EXERCISE DESCRIPTION:
Scan the listing below. Return every line containing the string "mismatch".

DATA FOR REVIEW:
===== src/hw/atl_pkg.sv =====
package atl_pkg;
  localparam int CLK_PERIOD_NS = 10;
  localparam int BUSY_WIDTH_NS = 400;
  localparam int BUSY_CYC = BUSY_WIDTH_NS / CLK_PERIOD_NS;
  localparam int VALID_NS = 640;
  localparam int VALID_CYC = (VALID_NS + CLK_PERIOD_NS - 1) / CLK_PERIOD_NS;
  localparam int HI_BITS = 8;
  localparam int BUSY_CNT_W = 8;
  localparam logic [BUSY_CNT_W-1:0] BUSY_CNT_RST = 8'h00;

  typedef struct packed {
    logic step_up;
    logic step_dn;
  } atl_step_t;
endpackage


===== src/hw/atl_core.sv =====
`timescale 1ns/1ps
module atl_core #(
  parameter int RES = 14
) (
  input wire logic clk,
  input wire logic arst_n,
  input wire atl_pkg::atl_step_t step,
  input wire logic hold_n,
  input wire logic en_hi_n,
  input wire logic en_lo_n,
  output logic [RES-1:0] data_out,
  output logic [RES-1:0] data_oe_n,
  output logic busy
);
  logic [1:0] hold_sync_ff;
  logic [1:0] enh_sync_ff;
  logic [1:0] enl_sync_ff;
  logic hold_d_ff;
  logic [RES-1:0] count_ff;
  logic [RES-1:0] nxt_count;
  logic [RES-1:0] latch_ff;
  logic [RES-1:0] nxt_latch;
  logic [atl_pkg::BUSY_CNT_W-1:0] busy_cnt_ff;
  logic [atl_pkg::BUSY_CNT_W-1:0] nxt_busy_cnt;
  logic busy_ff;
  logic nxt_busy;
  logic pend_ff;
  logic nxt_pend;
  logic [RES-1:0] oe_n_ff;
  logic [RES-1:0] nxt_oe_n;
  logic stepped;
  logic release_evt;
  logic [atl_pkg::BUSY_CNT_W-1:0] busy_run_ff;
  logic [atl_pkg::BUSY_CNT_W-1:0] nxt_busy_run;

  // Host pins are synchronised before use; step is same-domain loop logic.
  always_ff @(posedge clk or negedge arst_n) begin
    if (!arst_n) begin
      hold_sync_ff <= 2'h3;
      enh_sync_ff <= 2'h3;
      enl_sync_ff <= 2'h3;
      hold_d_ff <= 1'b1;
    end else begin
      hold_sync_ff <= {hold_sync_ff[0], hold_n};
      enh_sync_ff <= {enh_sync_ff[0], en_hi_n};
      enl_sync_ff <= {enl_sync_ff[0], en_lo_n};
      hold_d_ff <= hold_sync_ff[1];
    end
  end

  assign stepped = step.step_up ^ step.step_dn;
  assign release_evt = hold_sync_ff[1] & ~hold_d_ff;

  always_comb begin
    nxt_count = count_ff;
    if (step.step_up && !step.step_dn) begin
      nxt_count = count_ff + 1'b1;
    end else if (step.step_dn && !step.step_up) begin
      nxt_count = count_ff - 1'b1;
    end
  end

  // The busy pulse runs for its full width; a new step or release during a pulse
  // restarts it so the latch ends on the newest count whenever hold is high.
  always_comb begin
    nxt_busy_cnt = busy_cnt_ff;
    nxt_busy = busy_ff;
    nxt_latch = latch_ff;
    nxt_pend = pend_ff;
    if (stepped || release_evt) begin
      nxt_busy = 1'b1;
      nxt_busy_cnt = atl_pkg::BUSY_CNT_W'(atl_pkg::BUSY_CYC - 1);
      nxt_pend = 1'b1;
    end else if (busy_cnt_ff != atl_pkg::BUSY_CNT_RST) begin
      nxt_busy_cnt = busy_cnt_ff - 1'b1;
    end else if (busy_ff) begin
      nxt_busy = 1'b0;
    end
    // Latch loads the counter on the last busy cycle, only if a refresh is pending and hold is high.
    if (busy_ff && pend_ff && hold_sync_ff[1] && busy_cnt_ff == atl_pkg::BUSY_CNT_RST) begin
      nxt_latch = count_ff;
      if (!(stepped || release_evt)) begin
        nxt_pend = 1'b0;
      end
    end
  end

  always_comb begin
    for (int i = 0; i < RES; i++) begin
      if (i < atl_pkg::HI_BITS) begin
        nxt_oe_n[i] = enh_sync_ff[1];
      end else begin
        nxt_oe_n[i] = enl_sync_ff[1];
      end
    end
  end

  always_ff @(posedge clk or negedge arst_n) begin
    if (!arst_n) begin
      count_ff <= '0;
      latch_ff <= '0;
      busy_cnt_ff <= atl_pkg::BUSY_CNT_RST;
      busy_ff <= 1'b0;
      pend_ff <= 1'b0;
      oe_n_ff <= '1;
    end else begin
      count_ff <= nxt_count;
      latch_ff <= nxt_latch;
      busy_cnt_ff <= nxt_busy_cnt;
      busy_ff <= nxt_busy;
      pend_ff <= nxt_pend;
      oe_n_ff <= nxt_oe_n;
    end
  end

  // Bit index RES-1 is the MSB and goes out on output bit 0.
  genvar g;
  generate
    for (g = 0; g < RES; g++) begin : g_out
      assign data_out[g] = latch_ff[RES-1-g];
      assign data_oe_n[g] = oe_n_ff[g];
    end
  endgenerate
  assign busy = busy_ff;

  // Helper counter of busy-high cycles since the newest step or release.
  always_comb begin
    nxt_busy_run = busy_run_ff;
    if (stepped || release_evt) begin
      nxt_busy_run = atl_pkg::BUSY_CNT_RST;
    end else if (busy_ff) begin
      nxt_busy_run = busy_run_ff + 1'b1;
    end
  end

  always_ff @(posedge clk or negedge arst_n) begin
    if (!arst_n) begin
      busy_run_ff <= atl_pkg::BUSY_CNT_RST;
    end else begin
      busy_run_ff <= nxt_busy_run;
    end
  end

  // Assertions.
  frozen_latch_a: assert property (@(posedge clk) disable iff (!arst_n)
    !hold_sync_ff[1] && !$past(hold_sync_ff[1]) |-> $stable(latch_ff))
    else $error("latch changed during hold");
  count_track_a: assert property (@(posedge clk) disable iff (!arst_n)
    step.step_up && !step.step_dn |=> count_ff == $past(count_ff) + 1'b1)
    else $error("counter did not step up");
  release_busy_a: assert property (@(posedge clk) disable iff (!arst_n)
    release_evt |=> busy_ff)
    else $error("no busy after release");
  oe_hi_a: assert property (@(posedge clk) disable iff (!arst_n)
    oe_n_ff[0] == $past(enh_sync_ff[1]))
    else $error("high enable mismatch");
  oe_lo_a: assert property (@(posedge clk) disable iff (!arst_n)
    oe_n_ff[RES-1] == $past(enl_sync_ff[1]))
    else $error("low enable mismatch");
  busy_width_a: assert property (@(posedge clk) disable iff (!arst_n)
    $fell(busy_ff) |-> busy_run_ff == atl_pkg::BUSY_CNT_W'(atl_pkg::BUSY_CYC))
    else $error("busy width wrong");
  valid_hold_a: assert property (@(posedge clk) disable iff (!arst_n)
    $fell(hold_sync_ff[1]) ##1 !hold_sync_ff[1] |-> $stable(latch_ff))
    else $error("data not valid after hold");
  busy_fall_a: assert property (@(posedge clk) disable iff (!arst_n)
    $fell(busy_ff) && $past(hold_sync_ff[1]) |-> latch_ff == $past(count_ff))
    else $error("latch stale at busy fall");
  step_busy_a: assert property (@(posedge clk) disable iff (!arst_n)
    stepped |=> busy_ff)
    else $error("no busy after step");
  count_down_a: assert property (@(posedge clk) disable iff (!arst_n)
    step.step_dn && !step.step_up |=> count_ff == $past(count_ff) - 1'b1)
    else $error("counter did not step down");
  count_quiet_a: assert property (@(posedge clk) disable iff (!arst_n)
    !stepped |=> $stable(count_ff))
    else $error("counter moved without step");
  latch_busy_a: assert property (@(posedge clk) disable iff (!arst_n)
    !$stable(latch_ff) |-> $past(busy_ff))
    else $error("latch changed while not busy");
  latch_hold_a: assert property (@(posedge clk) disable iff (!arst_n)
    !$stable(latch_ff) |-> $past(hold_sync_ff[1]))
    else $error("latch changed under hold");
  pend_clear_a: assert property (@(posedge clk) disable iff (!arst_n)
    $fell(busy_ff) && $past(hold_sync_ff[1]) |-> !pend_ff)
    else $error("pending kept after refresh");
  release_pend_a: assert property (@(posedge clk) disable iff (!arst_n)
    release_evt |=> pend_ff)
    else $error("release refresh not pending");
  idle_cnt_a: assert property (@(posedge clk) disable iff (!arst_n)
    !busy_ff |-> busy_cnt_ff == atl_pkg::BUSY_CNT_RST)
    else $error("busy counter runs while idle");
  msb_first_a: assert property (@(posedge clk) disable iff (!arst_n)
    data_out[0] == latch_ff[RES-1])
    else $error("bit order wrong");
  keep_step_a: assert property (@(posedge clk) disable iff (!arst_n)
    stepped |=> pend_ff)
    else $error("step lost");

  step_cov: cover property (@(posedge clk) disable iff (!arst_n) $fell(busy_ff));
  hold_cov: cover property (@(posedge clk) disable iff (!arst_n)
    !hold_sync_ff[1] && stepped);
  rel_cov: cover property (@(posedge clk) disable iff (!arst_n) release_evt);
  read_cov: cover property (@(posedge clk) disable iff (!arst_n)
    !oe_n_ff[0] && !oe_n_ff[RES-1]);
endmodule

TASK ANSWER:
    else $error("high enable mismatch");
    else $error("low enable mismatch");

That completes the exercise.